→ DATASET EXTRACT:
==> src/rtl/periph_bus_slave_if.sv <==
// CPU peripheral bus: read/write strobes, byte address, write data and combinational read data.
interface periph_bus_slave_if;
  logic        rd;
  logic        wr;
  logic [31:0] addr;
  logic [31:0] wdata;
  logic [31:0] rdata;

  modport master (output rd, output wr, output addr, output wdata, input rdata);
  modport slave  (input rd, input wr, input addr, input wdata, output rdata);
endinterface

==> src/rtl/periph_bus_slave.sv <==
// Peripheral target: reloadable timer with IRQ, LED/digi registers, synced switches; SYSTICK if PERIPH_SYSTICK_EN.
// Latency: reads are combinational (0 cycles); writes commit on the clock edge where wr is high.
// Backpressure: none; every strobe is accepted in the cycle it is presented.
module periph_bus_slave #(
  parameter logic [31:0] TIMER_RESET_TH = 32'hFFFF_FC00,
  parameter logic [31:0] TIMER_RESET_TL = 32'hFFFF_FC00
) (
  input  logic               clk,
  input  logic               reset,
  periph_bus_slave_if.slave  bus,
  input  logic [7:0]         switch,
  output logic [7:0]         led,
  output logic [11:0]        digi,
  output logic               irqout
);
  localparam logic [29:0] WA_TH   = 30'h1000_0000;
  localparam logic [29:0] WA_TL   = 30'h1000_0001;
  localparam logic [29:0] WA_TCON = 30'h1000_0002;
  localparam logic [29:0] WA_LED  = 30'h1000_0003;
  localparam logic [29:0] WA_SW   = 30'h1000_0004;
  localparam logic [29:0] WA_DIGI = 30'h1000_0005;

  logic [31:0] th_q, th_d, tl_q, tl_d;
  logic [2:0]  tcon_q, tcon_d;
  logic [7:0]  led_q, led_d;
  logic [11:0] digi_q, digi_d;
  logic [7:0]  sw_meta_q, sw_meta_d, sw_sync_q, sw_sync_d;
  logic [29:0] word;
  logic        wr_th, wr_tl, wr_tcon, wr_led, wr_digi, ovf;
  logic [31:0] rdata_c;
  logic        unused_addr_lo;

  assign word           = bus.addr[31:2];
  assign unused_addr_lo = ^bus.addr[1:0];
  assign wr_th          = bus.wr && (word == WA_TH);
  assign wr_tl          = bus.wr && (word == WA_TL);
  assign wr_tcon        = bus.wr && (word == WA_TCON);
  assign wr_led         = bus.wr && (word == WA_LED);
  assign wr_digi        = bus.wr && (word == WA_DIGI);
  assign ovf            = tcon_q[0] && (tl_q == 32'hFFFF_FFFF);

  always_comb begin
    th_d      = wr_th ? bus.wdata : th_q;
    tl_d      = tl_q;
    tcon_d    = wr_tcon ? bus.wdata[2:0] : tcon_q;
    led_d     = wr_led ? bus.wdata[7:0] : led_q;
    digi_d    = wr_digi ? bus.wdata[11:0] : digi_q;
    sw_meta_d = switch;
    sw_sync_d = sw_meta_q;
    // A CPU write to TL overrides both the count and the reload, and suppresses the IRQ.
    if (wr_tl) begin
      tl_d = bus.wdata;
    end else if (ovf) begin
      tl_d = th_q;
    end else if (tcon_q[0]) begin
      tl_d = tl_q + 32'd1;
    end
    if (ovf && tcon_q[1] && !wr_tl) begin
      tcon_d[2] = 1'b1;
    end
  end

  always_ff @(posedge clk or posedge reset) begin
    if (reset) begin
      th_q      <= TIMER_RESET_TH;
      tl_q      <= TIMER_RESET_TL;
      tcon_q    <= 3'b000;
      led_q     <= 8'h00;
      digi_q    <= 12'h000;
      sw_meta_q <= 8'h00;
      sw_sync_q <= 8'h00;
    end else begin
      th_q      <= th_d;
      tl_q      <= tl_d;
      tcon_q    <= tcon_d;
      led_q     <= led_d;
      digi_q    <= digi_d;
      sw_meta_q <= sw_meta_d;
      sw_sync_q <= sw_sync_d;
    end
  end

`ifdef PERIPH_SYSTICK_EN
  localparam logic [29:0] WA_TICK = 30'h1000_0006;
  logic [31:0] systick_q, systick_d;

  assign systick_d = systick_q + 32'd1;

  always_ff @(posedge clk or posedge reset) begin
    if (reset) begin
      systick_q <= 32'h0;
    end else begin
      systick_q <= systick_d;
    end
  end
`endif

  always_comb begin
    rdata_c = 32'h0;
    if (bus.rd) begin
      case (word)
        WA_TH:   rdata_c = th_q;
        WA_TL:   rdata_c = tl_q;
        WA_TCON: rdata_c = {29'h0, tcon_q};
        WA_LED:  rdata_c = {24'h0, led_q};
        WA_SW:   rdata_c = {24'h0, sw_sync_q};
        WA_DIGI: rdata_c = {20'h0, digi_q};
`ifdef PERIPH_SYSTICK_EN
        WA_TICK: rdata_c = systick_q;
`endif
        default: rdata_c = 32'h0;
      endcase
    end
  end

  assign bus.rdata = rdata_c;
  assign led       = led_q;
  assign digi      = digi_q;
  assign irqout    = tcon_q[2];
endmodule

→ WORK REQUIRED:
Give the number of lines in the records that contain the string "word", with no other output.

→ YOUR SOLUTION:
8